$$ y'=\pmatrix {3 & 1 \\ -5 & -1}y +e^t \pmatrix {-2 \\ 3}$$ How do I find a solution to the system? I have problem solving the system due to the eigenvalues are complex.This is how far I get
$$x(t)=c_1e^{t+it}+(-2+i)c_1e^{t+it}+c_2e^{t-it}+(-2-i)c_2e^{t-it}$$
You’re almost there for the solution to the homogeneous equation. Recall the superposition principle: every linear combination of solutions to the homogeneous equation is also a solution. Now, you’ve got a pair of independent solutions of the form $e^{\lambda t}\mathbf v$ corresponding to the two complex eigenvalue/eigenvector pairs that you computed. Notice that these two functions are complex conjugates. (You can always arrange for this to be true: If $A$ is a real matrix and $A\mathbf v=\lambda\mathbf v$, then $\overline{A\mathbf v} = A\overline{\mathbf v} = \overline\lambda \overline{\mathbf v}$, so $\overline{\mathbf v}$ is also an eigenvector of $A$ with eigenvalue $\overline\lambda$.) The real and imaginary parts of a complex number are linear combinations of the number and its complex conjugate, so the real and imaginary parts of either of your two primitive solutions also satisfy the homogeneous equation. I’ll leave it to you to verify that these new real-valued solutions to the equation are linearly independent. Thus, a real-valued general solution to the homogeneous equation is $$c_1e^t\begin{bmatrix}\cos t \\ -2\cos t-\sin t\end{bmatrix} + c_2e^t\begin{bmatrix}\sin t \\ \cos t-2\sin t \end{bmatrix}.$$
You could instead take real and imaginary parts earlier in the process.

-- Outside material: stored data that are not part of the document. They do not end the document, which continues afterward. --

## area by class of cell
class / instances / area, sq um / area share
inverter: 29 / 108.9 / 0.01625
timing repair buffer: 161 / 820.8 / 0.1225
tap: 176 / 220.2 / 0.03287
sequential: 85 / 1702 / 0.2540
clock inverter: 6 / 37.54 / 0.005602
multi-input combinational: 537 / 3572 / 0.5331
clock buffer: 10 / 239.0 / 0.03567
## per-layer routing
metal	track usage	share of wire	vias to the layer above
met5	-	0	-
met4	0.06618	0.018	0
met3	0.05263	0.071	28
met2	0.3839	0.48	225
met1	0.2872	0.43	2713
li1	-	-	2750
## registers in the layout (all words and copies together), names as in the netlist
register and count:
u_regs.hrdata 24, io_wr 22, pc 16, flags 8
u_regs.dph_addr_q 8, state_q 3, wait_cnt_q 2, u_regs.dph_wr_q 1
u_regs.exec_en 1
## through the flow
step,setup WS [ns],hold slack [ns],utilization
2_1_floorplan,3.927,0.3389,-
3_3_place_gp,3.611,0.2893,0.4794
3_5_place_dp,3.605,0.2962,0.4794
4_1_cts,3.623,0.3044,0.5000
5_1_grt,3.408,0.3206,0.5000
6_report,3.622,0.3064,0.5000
==> src/rtl/rst_clk_pkg.sv <==
// constants, field layout and state type for the reset-pin and clock-select block
// assumes a classic wishbone master with 32-bit data and byte-address 4-bit offsets
package rst_clk_pkg;

    // register byte offsets
    localparam logic [3:0] CTRL_OFFSET = 4'h0;
    localparam logic [3:0] OPTION_OFFSET = 4'h4;
    localparam logic [3:0] STATUS_OFFSET = 4'h8;

    // control register fields
    localparam int CTRL_SLOW_BIT = 0;
    localparam int CTRL_STOP_BIT = 1;
    localparam int CTRL_MODE_LSB = 2;
    localparam logic [3:0] CTRL_RESET = 4'h0;

    // option register fields
    localparam int OPT_PIN_EN_BIT = 0;
    localparam int OPT_HCLK_LSB = 1;
    localparam int OPT_HSEL_LSB = 4;
    localparam int OPT_LSEL_LSB = 7;
    localparam int OPT_WDT_ON_BIT = 9;
    localparam logic [9:0] OPTION_RESET = 10'h001;

    // high-speed source choices
    localparam logic [2:0] HCLK_FAST_RC_ONLY = 3'h0;
    localparam logic [2:0] HCLK_FAST_RC_RTC = 3'h1;
    localparam logic [2:0] HCLK_EXT_RC = 3'h2;
    localparam logic [2:0] HCLK_CRYSTAL_32K = 3'h3;
    localparam logic [2:0] HCLK_CRYSTAL_12M = 3'h4;
    localparam logic [2:0] HCLK_CRYSTAL_4M = 3'h5;

    // cpu operating modes
    localparam logic [1:0] MODE_NORMAL = 2'h0;
    localparam logic [1:0] MODE_SLEEP = 2'h1;
    localparam logic [1:0] MODE_GREEN = 2'h2;

    // warm-up and start address
    localparam int WARMUP_CYCLES = 2048;
    localparam logic [10:0] WARMUP_LAST = 11'(WARMUP_CYCLES - 1);
    localparam logic [13:0] PROGRAM_ORIGIN = 14'h0000;

    typedef enum logic [1:0] {
        SEQ_HOLD,
        SEQ_INIT,
        SEQ_WARM,
        SEQ_RUN
    } seq_state_type;

endpackage : rst_clk_pkg
==> src/rtl/rate_divider.sv <==
// divides a source-edge enable by a power of two into the instruction tick
// assumes src_tick is a one-cycle enable synchronous to clk
`timescale 1ns/1ps
module rate_divider
    import rst_clk_pkg::*;
#(
    parameter int CNT_WIDTH = 7
) (
    // clock and reset
    input wire logic clk,
    input wire logic rst_n,
    // control
    input wire logic run,
    input wire logic src_tick,
    input wire logic [2:0] rate_sel,
    // tick out
    output logic cpu_tick
);
    logic [CNT_WIDTH-1:0] count;
    wire logic [CNT_WIDTH-1:0] terminal;
    wire logic at_end;

    // wraps at width so sel 7 gives all ones, a divide by 128
    function automatic logic [CNT_WIDTH-1:0] last_count(input logic [2:0] sel);
        last_count = (CNT_WIDTH'(1) << sel) - CNT_WIDTH'(1);
    endfunction : last_count

    assign terminal = last_count(rate_sel);
    // a rate cut below the running count ends the period at once, so no period overshoots
    assign at_end = count >= terminal;

    always_ff @(posedge clk or negedge rst_n) begin
        if (!rst_n) begin
            count <= '0;
            cpu_tick <= 1'b0;
        end else if (!run) begin
            count <= '0;
            cpu_tick <= 1'b0;
        end else begin
            cpu_tick <= src_tick && at_end;
            if (src_tick) begin
                count <= at_end ? '0 : count + CNT_WIDTH'(1);
            end
        end
    end

endmodule : rate_divider

==> src/rtl/rst_clk_ctrl.sv <==
// reset-pin sequencer and system clock selection with a wishbone register port
// assumes oscillator and pin inputs are already synchronous to clk
`timescale 1ns/1ps
module rst_clk_ctrl
    import rst_clk_pkg::*;
(
    // clock and reset
    input wire logic clk,
    input wire logic rst_n,
    // wishbone slave
    input wire logic wb_cyc_i,
    input wire logic wb_stb_i,
    input wire logic wb_we_i,
    input wire logic [3:0] wb_adr_i,
    input wire logic [3:0] wb_sel_i,
    input wire logic [31:0] wb_dat_i,
    output logic [31:0] wb_dat_o,
    output logic wb_ack_o,
    // external reset pin, active low
    input wire logic reset_pin_n,
    // oscillator sources sampled as levels
    input wire logic fast_rc_clk,
    input wire logic slow_rc_clk,
    input wire logic osc_in_pin,
    // oscillator and pad control
    output logic fast_rc_enable,
    output logic slow_rc_enable,
    output logic ext_osc_enable,
    output logic crystal_drive_en,
    output logic rtc_clock_available,
    output logic osc_in_gpio_en,
    output logic osc_out_gpio_en,
    // system side
    output logic system_run,
    output logic reg_init,
    output logic fetch_start,
    output logic [13:0] fetch_addr,
    output logic cpu_tick
);

    seq_state_type state;
    seq_state_type next_state;
    logic [3:0] ctrl;
    logic [9:0] option;
    logic pin_meta;
    logic pin_sync;
    logic fast_prev;
    logic slow_prev;
    logic osc_prev;
    logic [10:0] warm_count;

    // control and option fields
    wire logic slow_clock_select_bit = ctrl[CTRL_SLOW_BIT];
    wire logic stop_high = ctrl[CTRL_STOP_BIT];
    wire logic [1:0] cpu_mode = ctrl[CTRL_MODE_LSB +: 2];
    wire logic reset_pin_enable = option[OPT_PIN_EN_BIT];
    wire logic [2:0] high_clk_option = option[OPT_HCLK_LSB +: 3];
    wire logic [2:0] high_rate_sel = option[OPT_HSEL_LSB +: 3];
    wire logic [1:0] low_rate_sel = option[OPT_LSEL_LSB +: 2];
    wire logic wdt_always_on = option[OPT_WDT_ON_BIT];

    // source choice decode
    wire logic internal_fast_rc_only = high_clk_option == HCLK_FAST_RC_ONLY;
    wire logic internal_fast_rc_with_rtc = high_clk_option == HCLK_FAST_RC_RTC;
    wire logic internal_fast_rc = internal_fast_rc_only || internal_fast_rc_with_rtc;
    wire logic ext_rc_option = high_clk_option == HCLK_EXT_RC;
    wire logic crystal_32k_option = high_clk_option == HCLK_CRYSTAL_32K;
    wire logic crystal_option = crystal_32k_option
        || high_clk_option == HCLK_CRYSTAL_12M
        || high_clk_option == HCLK_CRYSTAL_4M;
    wire logic sleep_mode = cpu_mode == MODE_SLEEP;
    wire logic green_mode = cpu_mode == MODE_GREEN;
    wire logic rtc_green = internal_fast_rc_with_rtc && green_mode;

    // reset pin request, ignored unless the option enables the pin
    wire logic pin_reset_req = reset_pin_enable && !pin_sync;

    // source edges; inputs are synchronous so one delay suffices
    wire logic fast_edge = fast_rc_clk && !fast_prev;
    wire logic slow_edge = slow_rc_clk && !slow_prev;
    wire logic osc_edge = osc_in_pin && !osc_prev;
    wire logic hosc_edge = internal_fast_rc ? fast_edge : osc_edge;
    wire logic warm_done = hosc_edge && (warm_count == WARMUP_LAST);

    // instruction rate source
    wire logic div_src = slow_clock_select_bit ? slow_edge : hosc_edge;
    wire logic [2:0] div_sel = slow_clock_select_bit ? {1'b0, low_rate_sel}
                                                     : high_rate_sel;
    wire logic div_run = system_run && cpu_mode == MODE_NORMAL;

    // wishbone decode
    wire logic wb_req = wb_cyc_i && wb_stb_i;
    wire logic hit_ctrl = wb_adr_i == CTRL_OFFSET;
    wire logic hit_option = wb_adr_i == OPTION_OFFSET;
    wire logic hit_status = wb_adr_i == STATUS_OFFSET;
    // write lands at the edge that closes the ack cycle
    wire logic wb_write = wb_req && wb_we_i && wb_ack_o;
    wire logic [6:0] status = {ext_osc_enable, slow_rc_enable, fast_rc_enable,
                               pin_sync, system_run, state == SEQ_WARM, state == SEQ_HOLD};
    wire logic [31:0] read_word = hit_ctrl ? {28'h0000000, ctrl}
                                : hit_option ? {22'h000000, option}
                                : hit_status ? {25'h0000000, status}
                                : 32'h00000000;
    wire logic [31:0] ctrl_merged = byte_merge({28'h0000000, ctrl}, wb_dat_i, wb_sel_i);
    wire logic [31:0] option_merged = byte_merge({22'h000000, option}, wb_dat_i, wb_sel_i);

    function automatic logic [31:0] byte_merge(input logic [31:0] old_word,
                                               input logic [31:0] new_word,
                                               input logic [3:0] sel);
        logic [31:0] res;
        res = old_word;
        for (int i = 0; i < 4; i++) begin
            if (sel[i]) begin
                res[i*8 +: 8] = new_word[i*8 +: 8];
            end
        end
        byte_merge = res;
    endfunction : byte_merge

    // two flops; only pin_sync is looked at
    always_ff @(posedge clk or negedge rst_n) begin
        if (!rst_n) begin
            pin_meta <= 1'b0;
            pin_sync <= 1'b0;
        end else begin
            pin_meta <= reset_pin_n;
            pin_sync <= pin_meta;
        end
    end

    always_ff @(posedge clk or negedge rst_n) begin
        if (!rst_n) begin
            fast_prev <= 1'b0;
            slow_prev <= 1'b0;
            osc_prev <= 1'b0;
        end else begin
            fast_prev <= fast_rc_clk;
            slow_prev <= slow_rc_clk;
            osc_prev <= osc_in_pin;
        end
    end

    // reset sequence
    always_comb begin
        next_state = state;
        case (state)
            SEQ_HOLD: if (!pin_reset_req) next_state = SEQ_INIT;
            SEQ_INIT: next_state = SEQ_WARM;
            SEQ_WARM: if (warm_done) next_state = SEQ_RUN;
            SEQ_RUN: next_state = SEQ_RUN;
            default: next_state = SEQ_HOLD;
        endcase
        if (pin_reset_req) begin
            next_state = SEQ_HOLD;
        end
    end

    always_ff @(posedge clk or negedge rst_n) begin
        if (!rst_n) begin
            state <= SEQ_HOLD;
            warm_count <= 11'h000;
            system_run <= 1'b0;
            reg_init <= 1'b0;
            fetch_start <= 1'b0;
        end else begin
            state <= next_state;
            warm_count <= (state == SEQ_WARM && hosc_edge) ? warm_count + 11'h001
                        : (state == SEQ_WARM) ? warm_count : 11'h000;
            system_run <= next_state == SEQ_RUN;
            reg_init <= next_state == SEQ_INIT;
            fetch_start <= state == SEQ_WARM && next_state == SEQ_RUN;
        end
    end

    // program counter load; holds between starts
    always_ff @(posedge clk or negedge rst_n) begin
        if (!rst_n) begin
            fetch_addr <= PROGRAM_ORIGIN;
        end else if (state == SEQ_WARM && next_state == SEQ_RUN) begin
            fetch_addr <= PROGRAM_ORIGIN;
        end
    end

    // control is a system register and returns to default in init
    always_ff @(posedge clk or negedge rst_n) begin
        if (!rst_n) begin
            ctrl <= CTRL_RESET;
        end else if (state == SEQ_INIT) begin
            ctrl <= CTRL_RESET;
        end else if (wb_write && hit_ctrl) begin
            ctrl <= ctrl_merged[3:0];
        end
    end

    // options model fixed code options, so an external reset keeps them
    always_ff @(posedge clk or negedge rst_n) begin
        if (!rst_n) begin
            option <= OPTION_RESET;
        end else if (wb_write && hit_option) begin
            option <= option_merged[9:0];
        end
    end

    // one wait state: ack in the cycle after the request is seen
    always_ff @(posedge clk or negedge rst_n) begin
        if (!rst_n) begin
            wb_ack_o <= 1'b0;
            wb_dat_o <= 32'h00000000;
        end else begin
            wb_ack_o <= wb_req && !wb_ack_o;
            if (wb_req && !wb_ack_o) begin
                wb_dat_o <= read_word;
            end
        end
    end

    // oscillators and pads; registered so the pads never glitch
    always_ff @(posedge clk or negedge rst_n) begin
        if (!rst_n) begin
            fast_rc_enable <= 1'b0;
            slow_rc_enable <= 1'b0;
            ext_osc_enable <= 1'b0;
            crystal_drive_en <= 1'b0;
            rtc_clock_available <= 1'b0;
            osc_in_gpio_en <= 1'b0;
            osc_out_gpio_en <= 1'b0;
        end else begin
            fast_rc_enable <= internal_fast_rc && !stop_high && !sleep_mode
                              && !rtc_green;
            slow_rc_enable <= wdt_always_on
                              || (!sleep_mode && !rtc_green);
            ext_osc_enable <= internal_fast_rc_with_rtc ? !sleep_mode
                            : (ext_rc_option || crystal_option) && !stop_high && !sleep_mode;
            crystal_drive_en <= internal_fast_rc_with_rtc || crystal_option;
            rtc_clock_available <= internal_fast_rc_with_rtc || crystal_32k_option;
            osc_in_gpio_en <= internal_fast_rc_only;
            osc_out_gpio_en <= internal_fast_rc_only || ext_rc_option;
        end
    end

    rate_divider #(
        .CNT_WIDTH(7)
    ) u_rate_divider (
        .clk(clk),
        .rst_n(rst_n),
        .run(div_run),
        .src_tick(div_src),
        .rate_sel(div_sel),
        .cpu_tick(cpu_tick)
    );

    // helper: divider source edges since the last tick, high or slow clock, while running normal mode
    logic [7:0] edges_since_tick;
    always_ff @(posedge clk or negedge rst_n) begin
        if (!rst_n) begin
            edges_since_tick <= 8'h00;
        end else if (!div_run || cpu_tick) begin
            edges_since_tick <= 8'h00;
        end else if (div_src && edges_since_tick != 8'hFF) begin
            edges_since_tick <= edges_since_tick + 8'h01;
        end
    end
endmodule : rst_clk_ctrl

==> config.mk <==
export PLATFORM = sky130hd
export DESIGN_NAME = rst_clk_ctrl
export DESIGN_NICKNAME = d
export VERILOG_FILES = /design/src/rtl/rst_clk_pkg.sv /design/src/rtl/rate_divider.sv /design/src/rtl/rst_clk_ctrl.sv
export SDC_FILE = /design/constraint.sdc
export NUM_CORES = 1
export LEC_CHECK = 0
export BUFFER_PORTS_ARGS = -buffer_cell sky130_fd_sc_hd__buf_2
export CAP_MARGIN = 20
export CELL_PAD_IN_SITES_DETAIL_PLACEMENT = 1
export CELL_PAD_IN_SITES_GLOBAL_PLACEMENT = 1
export CORE_ASPECT_RATIO = 1.4
export CORE_MARGIN = 2
export CORE_UTILIZATION = 34
export DETAILED_ROUTE_END_ITERATION = 12
export PLACE_DENSITY = 0.77
export SYNTH_ARGS = -nofsm -noshare
export SYNTH_HDL_FRONTEND = slang
export SYNTH_SLANG_ARGS = --single-unit
==> constraint.sdc <==
create_clock -name clk -period 3 [get_ports clk]
set_input_delay 0.6 -clock clk [delete_from_list [all_inputs] [get_ports clk]]
set_output_delay 0.6 -clock clk [all_outputs]
set_load 0.02 [all_outputs]
==> impl_metrics.yaml, run 1 <==
yosys:
  avgSynthCellArea_um2: 10.2
  syn_area_um2: 3230
  synth_ff_type: "dfrtp_1"
  ys_seq_area_share_pct: 47.3
  ys_warn_count: 0
  ys_seq_elements: 61
  synth-edff-count: 0
  yosysUniqueCellTypes: 44
  ys_async_sr_fraction_pct: 100
  synthCells: 317
floorplan:
  die_area_um2: 10300
  core-area_um2: 9350
  start_util_pct: 34.6
  io_pins: 107
  die_h_um: 119
  die_width_um: 86.4
  row_count: 42
route:
  vias_per_cell: 4.96
  firstDrtPassIters: 4
  wl_per_cell_um: 16.1
  via_count: 2436
  drc_errors: 0
  ant_nets: 0
  routed_wl_mm: 7.92
  dr.first_iter.drc_count: 104
clock_tree:
  cts-buffers-inserted: 9
  clock_latency_ns: 0.33
  clock-root-buffer: "clkbuf_16"
  htree_levels: 3
  ctsLongestPathBuffers: 2
  cts.clk_slew.worst_paths_ns: 0.05
  cts_tree: "yes"
  clkSinkCount: 61
place:
  dp_hpwl_mm: 5.61
  portBuffers: 46
  dpl.cell_count: 472
  pre_cts_ws_ns: -0.0652
  place_congestion: 0.764
  dpl_cell_area_um2: 3480
timing:
  hold_viol: 0
  clock.fmax_mhz: 332
  hold_slack_ns: 0.351
  worst_pin_slew_ns: 0.888
  setup_violations: 1
  grt_setup_unrepaired: "true"
  setup_ws_ns: -0.0125
  fin_tns_setup_ns: -0.0125
  slew_violations: 0
  period_share_pct: 100
  max-slew-margin-rel_pct: 40.8
  fin_skew_ns: 0.00724
  period_needed_ns: 3.01
critical_path:
  critical_path_class: "flop to flop"
  slowest_stage: "dfrtp_2"
  worstSetupEndpointType: "flop"
  critPathMaxStageDelay_ns: 0.48
  start_kind: "flop"
  worstPathArrival_ns: 3.26
  worstPathMaxFanout: 6
  required_ns: 3.25
  cp_cell_sequence: "nor4b_4 > a31oi_1 > ha_2 > nor4bb_1 > a21oi_1 > nor2_1 > a31oi_1 > ha_1 > a21oi_2 > o21ai_1 > a211o_1 > or3_1 > o21ai_1"
cells_and_area:
  final_cells: 491
  nets: 436
  areaGrowthSynthToFinish_pct: 19.5
  drive_above_1_share_pct: 26.0
  final_util_pct: 41.3
  fillers: 1096
  num_antenna_cells: 0
  fin_area_um2: 3860
grt:
  grt_max_degree: 41
  grt_use_met3_pct: 3.26
  met2_usage_pct: 28.7
  grt_busiest_layer: "met2"
  grt_usage_pct: 15.9
  antenna_found_initial: 0
  use_met1_pct: 17.5
  grt_pass1_wl_mm: 12.7
  gr-total-overflow: 0
  grt_pass1_vias: 2633
power:
  leakagePower_nw: 1.92
  vdd_ir_drop_max_uv: 360
  p_per_area_nw_per_um2: 598
  finalPower_mw: 2.31
outcome:
  status: "finished with violations"
  violations: "negative setup slack"
run:
  max_cap_viol_count: 0
min_path:
  hold_path_class: "flop to flop"
[area by class of cell]
class | instances | area [um^2] | area share, %
Multi-Input combinational cell | 236 | 1550 | 40.0
Sequential cell | 61 | 1530 | 39.6
Timing Repair Buffer | 56 | 313 | 8.09
Clock buffer | 12 | 246 | 6.38
Tap cell | 110 | 138 | 3.56
Clock inverter | 4 | 47.5 | 1.23
Inverter | 12 | 45.0 | 1.17
[layer usage]
| layer | wire length [um] | share of wire (%) | up-vias |
|---|---|---|---|
| li1 | - | - | 1146 |
| met1 | 3050 | 38 | 1224 |
| met2 | 4460 | 56 | 52 |
| met3 | 228 | 2.9 | 14 |
| met4 | 179 | 2.3 | 0 |
| met5 | 0 | 0 | - |
[kinds of logic after synthesis]
| kind of cell | share of synthesized area (%) |
|---|---|
| simple gates | 18.2 |
| buf+inv | 10.7 |
| mux | 6.27 |
| flops | 47.3 |
| compound gates | 10.8 |
| other cells | 0.116 |
| xor+xnor | 2.44 |
| fa+ha+maj | 4.26 |
[sequential cells by signal, summed over array words and instances, names as in the netlist, 2 cells and up]
| signal | flops |
|---|---|
| u_rate_divider.count | 7 |
| ctrl | 4 |
| warm_count | 11 |
| option | 10 |
| state | 2 |
| wb_dat_o | 10 |
[where the power goes]
part           internal, mW  total, mW  switching [mW]
Sequential            0.873      0.919          0.0450
Clock                 0.662       1.02           0.354
Combinational         0.125      0.375           0.251
[Yosys cell counts, drive strengths merged (2+ instances only)]
master	instances	share of area, %
a211oi	2	0.62
a21oi	13	2.0
a22o	9	2.4
a22oi	3	0.70
a31oi	4	0.77
and2	2	0.39
and3	6	1.2
buf	37	8.6
clkbuf	6	0.70
dfrtp	60	46
ha	11	4.3
inv	12	1.4
mux2	10	3.5
mux2i	9	2.8
nand2	24	2.8
nand2b	2	0.62
nand3	5	0.77
nand3b	2	0.58
nand4	5	0.97
nor2	29	3.4
nor2b	11	2.1
nor3	6	1.1
nor4b	5	1.4
o21ai	20	3.4
or3	4	0.93
xor2	8	2.2
[critical path: cells and delay by family, from the launching register on]
kind            cells  cell delay, ns
fa+ha+maj           2            0.52
compound gates      7            0.87
flops               1            0.48
simple gates        4            1.06
[path summary, 6_finish.rpt]
path	slack (ns)	cells past startpoint	end	from
hold reg to reg	0.35	0	pin_sync$_DFF_PN0_	pin_meta$_DFF_PN0_
max in group asynchronous	1.83	2	option[6]$_DFFE_PN0P_	rst_n
setup / recovery	-0.01	13	u_rate_divider.count[0]$_DFFE_PN0P_	option[6]$_DFFE_PN0P_
hold / removal	0.35	0	pin_sync$_DFF_PN0_	pin_meta$_DFF_PN0_
setup reg to reg	-0.01	13	u_rate_divider.count[0]$_DFFE_PN0P_	option[6]$_DFFE_PN0P_
min in group asynchronous	0.39	1	pin_sync$_DFF_PN0_	rst_n
[layout by cell type (no fill, tap or decap), types with 10 or more instances in the layout]
cell / instances
dfrtp_1: 59
buf_2: 46
conb_1: 36
nor2_1: 28
nand2_1: 24
inv_1: 12
o21ai_0: 12
a21oi_1: 12
nor2b_1: 11
mux2_2: 10
ha_1: 10
[timing repair]
action                     in CTS  in global routing
buffers inserted                2                  1
hold buffers                    0                  0
resized for setup               5                 16
pin swaps                       6                 10
setup endpoints to repair       5                  6
Power figures use the tool's default switching activity.
==> inputs of run 2 (changes only) <==
- SETUP_SLACK_MARGIN: not set -> 0.4
==> impl_metrics.yaml, run 2 (same netlist as run 1, synthesis figures left out) <==
grt:
  grt_pass1_wl_mm: 12.8
  grt_max_degree: 62
  grt_usage_pct: 16.1
  antenna_found_initial: 0
  gr-total-overflow: 0
  grt_pass1_vias: 2670
cells_and_area:
  num_antenna_cells: 0
  final_cell_mix: "dfrtp_1 (57), buf_2 (46), conb_1 (36)"
  top_regs: "warm_count x11, option x10, wb_dat_o x10"
  nets: 438
  seq_area_um2: 1530
  regMostFlops: "warm_count"
  fillers: 1075
  final_cells: 493
  layout_commonest_cell: "dfrtp_1"
  multiInputGateArea_um2: 1560
  largest_reg_flops: 11
  drive_above_1_share_pct: 27.4
  areaGrowthSynthToFinish_pct: 20.4
  fin_area_um2: 3890
  final_util_pct: 41.6
timing:
  setup_ws_ns: 0.0330
  period_needed_ns: 2.97
  hold_viol: 0
  worst_pin_slew_ns: 0.787
  slew_violations: 0
  period_share_pct: 98.9
  fin_tns_setup_ns: 0
  max-slew-margin-rel_pct: 47.6
  clock.fmax_mhz: 337
  setup_violations: 0
  grt_setup_unrepaired: "true"
  fin_skew_ns: 0.00464
  hold_slack_ns: 0.351
critical_path:
  r2r_start: "ctrl[0]$_DFFE_PN0P_"
  worstSetupEndpointType: "flop"
  worstPathMaxFanout: 7
  start_kind: "flop"
  required_ns: 3.24
  critical_path_class: "flop to flop"
  critPathLaunch: "ctrl[0]$_DFFE_PN0P_"
  worstPathArrival_ns: 3.21
clock_tree:
  clock-root-buffer: "clkbuf_16"
  clkSinkCount: 61
  ctsLongestPathBuffers: 2
  cts-buffers-inserted: 9
  htree_levels: 3
  cts.clk_slew.worst_paths_ns: 0.05
  clock_latency_ns: 0.33
  cts_tree: "yes"
route:
  firstDrtPassIters: 6
  vias_per_cell: 5.01
  ant_nets: 0
  via_count: 2470
  routed_wl_mm: 7.94
  drc_errors: 0
  wl_per_cell_um: 16.1
  dr.first_iter.drc_count: 77
floorplan:
  io_pins: 107
  die_width_um: 86.4
  start_util_pct: 34.6
  die_h_um: 119
  row_count: 42
  core-area_um2: 9350
  die_area_um2: 10300
power:
  p_seq_share_pct: 39.9
  combPwrFrac_pct: 15.8
  p_int_mw: 1.65
  p_clk_share_pct: 44.3
  leakagePower_nw: 1.93
  switchingPower_mw: 0.649
  p_per_area_nw_per_um2: 591
  finalPower_mw: 2.30
  netSwitchingFraction_pct: 28.2
  vdd_ir_drop_max_uv: 464
place:
  pre_cts_ws_ns: -0.0207
  place_congestion: 0.737
  portBuffers: 46
  dpl_cell_area_um2: 3480
  dp_hpwl_mm: 5.54
  dpl.cell_count: 469
min_path:
  hold_path_class: "flop to flop"
  hp-start: "pin_meta$_DFF_PN0_"
outcome:
  status: "finished, final reports clean"
run:
  max_cap_viol_count: 0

A $2\times2$ real matrix $A$ with complex eigenvalues $\alpha\pm i\beta$ is similar to a matrix of the form $$C = \begin{bmatrix}\alpha&-\beta\\\beta&\alpha\end{bmatrix}$$ with exponential $$e^{tC} = e^{\alpha t}\begin{bmatrix} \cos{\beta t} & -\sin{\beta t} \\ \sin{\beta t} & \cos{\beta t} \end{bmatrix}.$$ We then have $$e^{tA} = e^{\alpha t} P \begin{bmatrix} \cos{\beta t} & -\sin{\beta t} \\ \sin{\beta t} & \cos{\beta t} \end{bmatrix} P^{-1},$$ where the columns of $P$ are the real and imaginary parts of one of the complex eigenvectors. (For a way to compute the exponential of a real $2\times2$ matrix with complex eigenvalues directly from its eigenvalues without computing eigenvectors at all, see this answer.)
As to finding a particular solution of the inhomogeneous equation $\mathbf y'(t) = A\mathbf y(t)+\mathbf b(t)$, a somewhat brute-force approach is to proceed as you might for the one-dimensional equation by making the ansatz $\mathbf y(t) = \exp(tA)\mathbf w(t)$ and seeing where that takes you. Omitting the gory details, this leads to the particular solution $$\mathbf y(t) = \int_0^t \exp[(t-s)A] \,\mathbf b(s) \,ds.$$ This has the handy property that $\mathbf y(0) = 0$, so the general solution to the inhomogeneous equation is obtained by adding the general homogeneous solution to this. For your problem, the components of $\mathbf b(t)$ are themselves exponentials, so evaluating this integral, while tedious, shouldn’t present any serious difficulties.